── Data shown ──

$ cat /design/flow/run.sh
#!/bin/bash
# OpenROAD 26Q1-2900-gdf79404cd8, Yosys 0.63+post, stock flow scripts
make -C /OpenROAD-flow-scripts/flow DESIGN_CONFIG=/design/flow/config.mk WORK_HOME=/design/flow/orfs finish
$ cat /design/flow/config.mk
export PLATFORM = sky130hd
export DESIGN_NAME = mac_tx
export DESIGN_NICKNAME = mac_tx
export VERILOG_FILES = /design/flow/design.v
export SDC_FILE = /design/flow/constraint.sdc
export NUM_CORES = 4
export LEC_CHECK = 1
export CORE_UTILIZATION = 50
$ cat /design/flow/constraint.sdc
current_design mac_tx

set clk_period 8.4
set clk_io_pct 0.2

create_clock -name clk0 -period $clk_period [get_ports {clk}]

set non_clock_inputs [all_inputs -no_clocks]
set_input_delay [expr $clk_period * $clk_io_pct] -clock clk0 $non_clock_inputs
set_output_delay [expr $clk_period * $clk_io_pct] -clock clk0 [all_outputs]
$ cat /design/flow/design.v
module mac_crc_tx(
    input [7:0] data_in,
    input crc_en,
    input crc_init,
    output [31:0] crc_out,
    input rst,
    input clk
);
    reg [31:0] lfsr_q,lfsr_c;
    assign crc_out = lfsr_q;
always @(*) begin
    if(crc_init) begin
        lfsr_c[00] = lfsr_q[24] ^ lfsr_q[30] ^ data_in[0] ^ data_in[6];
        lfsr_c[01] = lfsr_q[24] ^ lfsr_q[25] ^ lfsr_q[30] ^ lfsr_q[31] ^ data_in[0] ^ data_in[1] ^ data_in[6] ^ data_in[7];
        lfsr_c[02] = lfsr_q[24] ^ lfsr_q[25] ^ lfsr_q[26] ^ lfsr_q[30] ^ lfsr_q[31] ^ data_in[0] ^ data_in[1] ^ data_in[2] ^ data_in[6] ^ data_in[7];
        lfsr_c[03] = lfsr_q[25] ^ lfsr_q[26] ^ lfsr_q[27] ^ lfsr_q[31] ^ data_in[1] ^ data_in[2] ^ data_in[3] ^ data_in[7];
        lfsr_c[04] = lfsr_q[24] ^ lfsr_q[26] ^ lfsr_q[27] ^ lfsr_q[28] ^ lfsr_q[30] ^ data_in[0] ^ data_in[2] ^ data_in[3] ^ data_in[4] ^ data_in[6];
        lfsr_c[05] = lfsr_q[24] ^ lfsr_q[25] ^ lfsr_q[27] ^ lfsr_q[28] ^ lfsr_q[29] ^ lfsr_q[30] ^ lfsr_q[31] ^ data_in[0] ^ data_in[1] ^ data_in[3] ^ data_in[4] ^ data_in[5] ^ data_in[6] ^ data_in[7];
        lfsr_c[06] = lfsr_q[25] ^ lfsr_q[26] ^ lfsr_q[28] ^ lfsr_q[29] ^ lfsr_q[30] ^ lfsr_q[31] ^ data_in[1] ^ data_in[2] ^ data_in[4] ^ data_in[5] ^ data_in[6] ^ data_in[7];
        lfsr_c[07] = lfsr_q[24] ^ lfsr_q[26] ^ lfsr_q[27] ^ lfsr_q[29] ^ lfsr_q[31] ^ data_in[0] ^ data_in[2] ^ data_in[3] ^ data_in[5] ^ data_in[7];
        lfsr_c[08] = lfsr_q[00] ^ lfsr_q[24] ^ lfsr_q[25] ^ lfsr_q[27] ^ lfsr_q[28] ^ data_in[0] ^ data_in[1] ^ data_in[3] ^ data_in[4];
        lfsr_c[09] = lfsr_q[01] ^ lfsr_q[25] ^ lfsr_q[26] ^ lfsr_q[28] ^ lfsr_q[29] ^ data_in[1] ^ data_in[2] ^ data_in[4] ^ data_in[5];
        lfsr_c[10] = lfsr_q[02] ^ lfsr_q[24] ^ lfsr_q[26] ^ lfsr_q[27] ^ lfsr_q[29] ^ data_in[0] ^ data_in[2] ^ data_in[3] ^ data_in[5];
        lfsr_c[11] = lfsr_q[03] ^ lfsr_q[24] ^ lfsr_q[25] ^ lfsr_q[27] ^ lfsr_q[28] ^ data_in[0] ^ data_in[1] ^ data_in[3] ^ data_in[4];
        lfsr_c[12] = lfsr_q[04] ^ lfsr_q[24] ^ lfsr_q[25] ^ lfsr_q[26] ^ lfsr_q[28] ^ lfsr_q[29] ^ lfsr_q[30] ^ data_in[0] ^ data_in[1] ^ data_in[2] ^ data_in[4] ^ data_in[5] ^ data_in[6];
        lfsr_c[13] = lfsr_q[05] ^ lfsr_q[25] ^ lfsr_q[26] ^ lfsr_q[27] ^ lfsr_q[29] ^ lfsr_q[30] ^ lfsr_q[31] ^ data_in[1] ^ data_in[2] ^ data_in[3] ^ data_in[5] ^ data_in[6] ^ data_in[7];
        lfsr_c[14] = lfsr_q[06] ^ lfsr_q[26] ^ lfsr_q[27] ^ lfsr_q[28] ^ lfsr_q[30] ^ lfsr_q[31] ^ data_in[2] ^ data_in[3] ^ data_in[4] ^ data_in[6] ^ data_in[7];
        lfsr_c[15] = lfsr_q[07] ^ lfsr_q[27] ^ lfsr_q[28] ^ lfsr_q[29] ^ lfsr_q[31] ^ data_in[3] ^ data_in[4] ^ data_in[5] ^ data_in[7];
        lfsr_c[16] = lfsr_q[08] ^ lfsr_q[24] ^ lfsr_q[28] ^ lfsr_q[29] ^ data_in[0] ^ data_in[4] ^ data_in[5];
        lfsr_c[17] = lfsr_q[09] ^ lfsr_q[25] ^ lfsr_q[29] ^ lfsr_q[30] ^ data_in[1] ^ data_in[5] ^ data_in[6];
        lfsr_c[18] = lfsr_q[10] ^ lfsr_q[26] ^ lfsr_q[30] ^ lfsr_q[31] ^ data_in[2] ^ data_in[6] ^ data_in[7];
        lfsr_c[19] = lfsr_q[11] ^ lfsr_q[27] ^ lfsr_q[31] ^ data_in[3] ^ data_in[7];
        lfsr_c[20] = lfsr_q[12] ^ lfsr_q[28] ^ data_in[4];
        lfsr_c[21] = lfsr_q[13] ^ lfsr_q[29] ^ data_in[5];
        lfsr_c[22] = lfsr_q[14] ^ lfsr_q[24] ^ data_in[0];
        lfsr_c[23] = lfsr_q[15] ^ lfsr_q[24] ^ lfsr_q[25] ^ lfsr_q[30] ^ data_in[0] ^ data_in[1] ^ data_in[6];
        lfsr_c[24] = lfsr_q[16] ^ lfsr_q[25] ^ lfsr_q[26] ^ lfsr_q[31] ^ data_in[1] ^ data_in[2] ^ data_in[7];
        lfsr_c[25] = lfsr_q[17] ^ lfsr_q[26] ^ lfsr_q[27] ^ data_in[2] ^ data_in[3];
        lfsr_c[26] = lfsr_q[18] ^ lfsr_q[24] ^ lfsr_q[27] ^ lfsr_q[28] ^ lfsr_q[30] ^ data_in[0] ^ data_in[3] ^ data_in[4] ^ data_in[6];
        lfsr_c[27] = lfsr_q[19] ^ lfsr_q[25] ^ lfsr_q[28] ^ lfsr_q[29] ^ lfsr_q[31] ^ data_in[1] ^ data_in[4] ^ data_in[5] ^ data_in[7];
        lfsr_c[28] = lfsr_q[20] ^ lfsr_q[26] ^ lfsr_q[29] ^ lfsr_q[30] ^ data_in[2] ^ data_in[5] ^ data_in[6];
        lfsr_c[29] = lfsr_q[21] ^ lfsr_q[27] ^ lfsr_q[30] ^ lfsr_q[31] ^ data_in[3] ^ data_in[6] ^ data_in[7];
        lfsr_c[30] = lfsr_q[22] ^ lfsr_q[28] ^ lfsr_q[31] ^ data_in[4] ^ data_in[7];
        lfsr_c[31] = lfsr_q[23] ^ lfsr_q[29] ^ data_in[5];
    end
end  
always @(posedge clk) begin
    if(rst) begin
        lfsr_q <= {32{1'b1}};
    end
    else begin
        lfsr_q <= crc_en ? lfsr_c : lfsr_q;
    end
end  
endmodule  
module mac_tx(
    input wire clk,
    input wire rst,
    input wire [7:0] tx_data,    
    input wire init,  
    input wire frame_end,
    input wire config_ready,     
    output reg tx_fifo_wr_en,  
    output reg tx_fifo_rd_en,  
    output reg [7:0] tx_fifo_wr_data,  
    output wire [7:0] mac_out,
    output reg tx_ctl,
    output reg frame_over
);
assign mac_out = crc_out_en? crc_buffer[crc_counter] : mac_txd;
phy_tx phy_tx_inst(
    .clk(clk),
    .rst(rst),
    .config_ready(config_ready),    
    .mac_txd(mac_out),
    .phy_tx_ctl(tx_ctl)
);
wire [31:0] crc_out;
mac_crc_tx crc_inst(
    .data_in(mac_txd),
    .crc_en(crc_en),
    .crc_init(crc_init),
    .crc_out(crc_out),
    .rst(rst),
    .clk(clk)
);
wire [7:0] tx_fifo_rd_data;
wire tx_fifo_empty;
wire tx_fifo_full;
mac_tx_fifo tx_fifo_inst(
    .clk(clk),
    .rst(rst),
    .tx_fifo_wr_data(tx_fifo_wr_data),
    .tx_fifo_wr_en(tx_fifo_wr_en),
    .tx_fifo_rd_en(tx_fifo_rd_en),
    .tx_fifo_full(tx_fifo_full),
    .tx_fifo_empty(tx_fifo_empty),
    .tx_fifo_rd_data(tx_fifo_rd_data)
);
localparam _PREAMBLE = 8'hbc;
reg [7:0] _SRC_MAC [0:5];  
initial begin
    _SRC_MAC[0] = 8'hde;
    _SRC_MAC[1] = 8'had;
    _SRC_MAC[2] = 8'hbe;
    _SRC_MAC[3] = 8'hef;
    _SRC_MAC[4] = 8'hca;
    _SRC_MAC[5] = 8'hfe;
end
localparam COUNTER_WIDTH = 11;
reg count_en, count_rst;
reg crc_count_en, crc_count_rst;
reg runtime_count_en, runtime_count_rst;
reg crc_init;
reg tx_busy;
reg preamble_en;
reg dest_mac_en;
reg src_mac_en;
reg frame_type_en;
reg payload_en;
reg crc_en;
reg crc_out_en;
reg frame_sent;
reg [COUNTER_WIDTH - 1 : 0] byte_counter;
reg [7:0] crc_buffer [0:3];  
reg [3:0] runtime_counter;  
reg [1:0] crc_counter;
reg counting;  
reg [13:0] end_reg;  
reg [7:0] mac_txd;  
reg [2:0] state, next_state;
parameter IDLE = 3'b000,
            PREAMBLE = 3'b001,
            SFD = 3'b010,          
            DEST_MAC = 3'b011,
            SRC_MAC = 3'b100,
            FRAME_TYPE = 3'b101,
            DATA = 3'b110,
            CRC = 3'b111;
always @(posedge clk) begin
    if(rst) begin
        state <= IDLE;
        mac_txd <= 8'b0;
        end_reg <= 14'b0;
    end else begin
        state <= next_state;
        tx_fifo_wr_data <= tx_data;
        end_reg <= (end_reg << 1) | frame_end;
    end
end
always @(*) begin
    count_en = 1'b0;
    count_rst = 1'b0;
    tx_busy = 1'b0;
    crc_init = 1'b0;
    preamble_en = 1'b0;
    dest_mac_en = 1'b0;
    src_mac_en = 1'b0;
    frame_type_en = 1'b0;
    payload_en = 1'b0;
    crc_en = 1'b0;
    tx_fifo_wr_en = 1'b0;
    tx_fifo_rd_en = 1'b0;
    runtime_count_en = 1'b0;
    runtime_count_rst = 1'b0;
    crc_count_en = 1'b0;
    crc_count_rst = 1'b0;
    crc_out_en = 1'b0;
    frame_sent = 1'b0;
    counting = |(end_reg);
    case(state) 
        IDLE: begin
            if(init & !tx_busy & config_ready) begin
                next_state = PREAMBLE;
                tx_busy = 1'b1;
                count_en = 1'b1;
            end else next_state = IDLE;
        end
        PREAMBLE: begin
            count_en = 1'b1;
            tx_busy = 1'b1;
            preamble_en = 1'b1;
            tx_fifo_wr_en = 1'b1;
            if(byte_counter == 11'd6) begin
                next_state = SFD;
            end else next_state = PREAMBLE;
        end
        SFD: begin   
            count_en = 1'b1;
            preamble_en = 1'b1;
            tx_busy = 1'b1;
            if(byte_counter == 11'd7) begin
                next_state = DEST_MAC;
                tx_fifo_wr_en = 1'b1;
                tx_fifo_rd_en = 1'b1;
            end else next_state = SFD;
        end
        DEST_MAC: begin
            crc_init = 1'b1;
            count_en = 1'b1;
            tx_busy = 1'b1;
            dest_mac_en = 1'b1;
            tx_fifo_wr_en = 1'b1;
            tx_fifo_rd_en = 1'b1;
            if(byte_counter == 11'd13) begin
                next_state = SRC_MAC;
                tx_fifo_rd_en = 1'b0;
            end else next_state = DEST_MAC;
        end
        SRC_MAC: begin
            tx_busy = 1'b1;
            crc_init = 1'b1;
            count_en = 1'b1;
            src_mac_en = 1'b1;
            runtime_count_en = 1'b1;
            tx_fifo_wr_en = 1'b1;
            if(runtime_counter == 4'b0101 & byte_counter == 11'd19) begin
                next_state = FRAME_TYPE;
                tx_fifo_rd_en = 1'b1;  
                runtime_count_en = 1'b0;
                runtime_count_rst = 1'b1;
            end else next_state = SRC_MAC;
        end
        FRAME_TYPE: begin
            tx_fifo_wr_en = 1'b1;
            crc_init = 1'b1;
            count_en = 1'b1;
            tx_busy = 1'b1;
            frame_type_en = 1'b1;
            tx_fifo_rd_en = 1'b1;
            if(byte_counter == 11'd21) begin
                next_state = DATA;
            end else next_state = FRAME_TYPE;
        end
        DATA: begin
            if(counting) begin
                runtime_count_en = 1'b1;      
            end else runtime_count_en = 1'b0;
            if(runtime_counter == 4'd14) begin
                next_state = CRC;
                crc_en = 1'b1;
                runtime_count_rst = 1'b1;
                runtime_count_en = 1'b1;
            end else begin
                next_state = DATA;
                crc_count_en = 1'b0;
                crc_init = 1'b1;
                count_en = 1'b1;
                tx_busy = 1'b1;
                payload_en = 1'b1;
                tx_fifo_rd_en = 1'b1;
                tx_fifo_wr_en = 1'b1;
            end
        end
        CRC: begin
            crc_count_en = 1'b1;
            crc_out_en = 1'b1;
            tx_busy = 1'b1;
            crc_en = 1'b1;
            runtime_count_en = 1'b1;
            if(crc_counter == 2'b11) begin
                next_state = IDLE;
                runtime_count_en = 1'b0;
                runtime_count_rst = 1'b1;
                count_rst = 1'b1;
                frame_sent = 1'b1;
            end else next_state = CRC;
        end
    endcase
end
always @(posedge clk) begin
    case({preamble_en, dest_mac_en, src_mac_en, frame_type_en, payload_en, crc_en})
        6'b100000: begin mac_txd <= _PREAMBLE; tx_ctl <= 1; end 
        6'b010000: begin mac_txd <= tx_fifo_rd_data; tx_ctl <= 1; end   
        6'b001000: begin mac_txd <= _SRC_MAC[runtime_counter]; tx_ctl <= 1; end 
        6'b000100: begin mac_txd <= tx_fifo_rd_data; tx_ctl <= 1; end   
        6'b000010: begin mac_txd <= tx_fifo_rd_data; tx_ctl <= 1; end  
        6'b000001: begin  
            tx_ctl <= 1;
            crc_buffer[0] <= crc_out[7:0];
            crc_buffer[1] <= crc_out[15:8];
            crc_buffer[2] <= crc_out[23:16];
            crc_buffer[3] <= crc_out[31:24];
            frame_over <= frame_sent;
        end
        default: begin mac_txd <= mac_txd; tx_ctl <= 0;end  
    endcase
end
always @(posedge clk) begin
    if(rst) begin
        byte_counter <= 11'b11111111111;
        runtime_counter <= 4'b000;
        crc_counter <= 2'b0;
    end else begin
        byte_counter <= (byte_counter + count_en) & {COUNTER_WIDTH{~count_rst}};
        runtime_counter <= (runtime_counter + runtime_count_en) & {4{~runtime_count_rst}};
        crc_counter <= (crc_counter + crc_count_en) & {2{~crc_count_rst}};
    end
end
endmodule
module mac_tx_fifo(
    input wire clk,
    input wire rst,
    input wire [7:0] tx_fifo_wr_data,    
    input wire tx_fifo_wr_en,  
    input wire tx_fifo_rd_en,  
    output reg tx_fifo_full,  
    output reg tx_fifo_empty,  
    output reg [7:0] tx_fifo_rd_data  
);
reg [6:0] rd_count, wr_count;  
reg [7:0] fifo_mem [0:128];
always @(*) begin
    tx_fifo_full = (wr_count == 127) ? 1'b1 : 1'b0;
    tx_fifo_empty = (rd_count == wr_count) ? 1'b1 : 1'b0;
end
always @(posedge clk) begin
    if(rst) begin
        tx_fifo_rd_data <= 8'b0;
    end else begin
        if(tx_fifo_wr_en) begin
            fifo_mem[wr_count] <= tx_fifo_wr_data;
        end else begin
            fifo_mem[wr_count] <= fifo_mem[wr_count];  
        end
    end
end
always @(posedge clk) begin
    if(rst) begin
        rd_count <= 7'b0;
        wr_count <= 7'b0;
    end else begin
        if(tx_fifo_rd_en | tx_fifo_wr_en) begin
            tx_fifo_rd_data <= fifo_mem[rd_count];
        end
    end
end
always @(posedge clk) begin
    if(rst) begin
        rd_count <= 7'b0;
        wr_count <= 7'b0;
    end else begin
        rd_count <= rd_count + tx_fifo_rd_en;
        wr_count <= wr_count + tx_fifo_wr_en;
    end
end
endmodule
module phy_tx(
    input wire clk,
    input wire rst,
    input wire config_ready,  
    input wire [7:0] mac_txd,
    input wire phy_tx_ctl,
    output reg [3:0] phy_txd,
    output reg phy_tx_dv
);
reg [7:0] mac_tx_data;
reg mac_tx_valid;
reg mac_tx_error;
always @(posedge clk) begin
    if(config_ready & phy_tx_ctl) begin
        phy_txd <= mac_txd[3:0];
        phy_tx_dv <= 1;;
    end else begin
        phy_tx_dv <= 0;
        phy_txd <= phy_txd;
    end
end
always @(negedge clk) begin
    if(config_ready & phy_tx_ctl) begin
        phy_txd <= mac_txd[7:4];
        phy_tx_dv <= 1;
    end else begin
        phy_tx_dv <= 0;
        phy_txd <= phy_txd;
    end
end
endmodule
==> qor.csv <==
metric,value,unit
status,finished clean,
drv_cap,0,
drcViolationCount,0,
nFillCells,822,
synthCells,454,
placed_area,5870,um^2
gp_congestion,0.854,
syn_area_per_cell,12.1,um^2
layout_min_cycle_time,4.14,ns
htree_levels,4,
drt-pass1-iter-count,4,
areaGrowthSynthToFinish,17.6,%
most-common-layout-cells,"dfxtp_1 (72), xnor2_1 (52), nand2_1 (49), edfxtp_1 (41)",
dp.cells,602,
synth.distinct_cells,54,
fmax,241,MHz
untimed_endpoints,32,
cts_hold_buf,0,
via_per_inst,5.08,
netlist_area,5480,um^2
relSlewSlack,0.489,
cp_data_required_time,6.72,ns
layout_top_cell,dfxtp_1,
track_usage,0.195,
dpl.hpwl,6100,um
drive_gt1_frac,0.112,
unclocked_regs,32,
arrival,2.46,ns
rows,37,
cts_tree,built,
cts-root-buf,clkbuf_8,
slew_violations,0,
antenna_found_initial,0,
ant_nets,0,
crit_chain,mux4_2 > and2_1 > clkdlybuf4s50_1,
power_density,214,nW/um^2
drtIter0Drc,183,
warning_count,25,
clkTransAtPathRegs,0.05,ns
die-area,11400,um^2
core_area,10500,um^2
postCtsSetupBuffers,0,
end_kind,output pin,
grt_pass1_wl,16200,um
synth-edff-count,41,
numSynthFlops,145,
leakage,2.58,nW
utilization,0.616,
ys_async_sr_fraction,0,
fin_hold_ws,0.451,ns
fin_cells,634,
finish.instance_area,6440,um^2
yosys_cells,454,
finalCritPeriodShare,0.493,
antenna-diode-count,0,
routed_wl,9780,um
io_buffer_count,32,
critPathMaxStageDelay,0.81,ns
synth_warnings,43,
routedWlPerCell,15.4,um
critPathLaunchType,register,
grt_pass1_vias,3203,
critPathKind,reg -> out,
overflow,0,
finalHoldViolations,0,
final.setup.tns,0,ns
worstSkewPairLatency,0.50,ns
skew,0.00619,ns
yosys_most_used_dff,dfxtp_1,
crit_fanout,11,
cts_made_buffers,17,
ys_area,5480,um^2
dieHeight,107,um
rsz0062_at_grt,no,
tightest_slew,0.766,ns
finalSetupViolCount,0,
clock_path_buffers,2,
fp_util,0.524,
ioPinCount,33,
slowest_stage,dfxtp_1,
vias,3218,
post_cts_resized,0,
hold_class,reg -> reg,
grt_max_degree,53,
peakVddDrop,0.147,mV
dieWidth,107,um
[routing by layer]
layer | vias up | track usage | routed length, um | part of all wire
li1 | 1615 | - | - | -
met1 | 1527 | 0.303 | 4570 | 0.47
met2 | 64 | 0.300 | 4590 | 0.47
met3 | 12 | 0.0508 | 461 | 0.047
met4 | 0 | 0.0294 | 166 | 0.017
met5 | - | 0 | 0 | 0
[cells by family after synthesis]
kind of cell	Yosys count	share of synthesized area
compound gates	29	0.0365
fa+ha+maj	5	0.0114
buf+inv	30	0.0301
mux	40	0.0913
flops	113	0.488
xor+xnor	76	0.130
simple gates	129	0.125
latches	32	0.0877
[path summary, 6_finish.rpt]
| check | endpoint | slack (ns) | startpoint | cells past startpoint |
|---|---|---|---|---|
| max | mac_out[3] | 4.26 | crc_counter[0]$_SDFF_PP0_ | 3 |
| min | end_reg[7]$_SDFF_PP0_ | 0.45 | end_reg[6]$_SDFF_PP0_ | 1 |
| max reg2reg | crc_buffer[1][7]$_DFFE_PN_ | 5.91 | runtime_counter[2]$_SDFF_PP0_ | 5 |
| min reg2reg | end_reg[7]$_SDFF_PP0_ | 0.45 | end_reg[6]$_SDFF_PP0_ | 1 |
[cell type report]
class,count,area [um^2],area share
Timing Repair Buffer,37,358,0.0555
Sequential cell,145,3150,0.489
Clock buffer,21,439,0.0681
Multi-Input combinational cell,279,2170,0.336
Tap cell,136,170,0.0264
Clock inverter,11,139,0.0215
Inverter,5,18.8,0.00291
[worst max-delay path: cells and delay by family, from the launching register on]
kind                   cells  cell delay [ns]
DFF                        1             0.81
muxes                      1             0.59
buffers and inverters      1             0.39
and+or+nand+nor            1             0.17
[cell usage after synthesis (all sizes together) (2+ instances only)]
master   n  area [um^2]
dlxtp   32          480
nor4bb   2         20.0
and4b    3         30.0
nor2    12         52.6
inv      4         15.0
ha       5         62.6
xor2    22          226
o21ai   11         55.1
o31a     2         17.5
mux2i   32          320
dfxtp   72         1440
mux4     8          180
nor2b   17          106
nor3     4         25.0
and2     9         56.3
xnor2   54          488
a21oi    8         51.3
edfxtp  41         1230
clkbuf  11         43.8
nand4    3         18.8
nand3   16         80.1
nand2   49          184
or4      2         18.8
nor4     5         37.5
buf     14          103
[through the flow]
step,power [mW],setup WS (ns)
CTS,1.40,4.16
global placement,0.698,4.71
detailed placement,0.698,4.69
global route,1.43,4.04
finish,1.38,4.26
floorplan,0.673,5.50
[power by group]
group / switching (mW) / leakage (nW) / internal [mW]
sequential: 0.0217 / 1.18 / 0.590
combinational: 0.0352 / 1.12 / 0.0408
clock: 0.234 / 0.281 / 0.456
Power figures rest on the tool's default switching activity, not on a simulated workload.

───

**Work request**. Look above for the line holding "end else next_state = PREAMBLE;" and the line holding "src_mac_en = 1'b1;", then output exactly those two lines and every line between them, nothing more.

**Task response**.
            end else next_state = PREAMBLE;
        end
        SFD: begin   
            count_en = 1'b1;
            preamble_en = 1'b1;
            tx_busy = 1'b1;
            if(byte_counter == 11'd7) begin
                next_state = DEST_MAC;
                tx_fifo_wr_en = 1'b1;
                tx_fifo_rd_en = 1'b1;
            end else next_state = SFD;
        end
        DEST_MAC: begin
            crc_init = 1'b1;
            count_en = 1'b1;
            tx_busy = 1'b1;
            dest_mac_en = 1'b1;
            tx_fifo_wr_en = 1'b1;
            tx_fifo_rd_en = 1'b1;
            if(byte_counter == 11'd13) begin
                next_state = SRC_MAC;
                tx_fifo_rd_en = 1'b0;
            end else next_state = DEST_MAC;
        end
        SRC_MAC: begin
            tx_busy = 1'b1;
            crc_init = 1'b1;
            count_en = 1'b1;
            src_mac_en = 1'b1;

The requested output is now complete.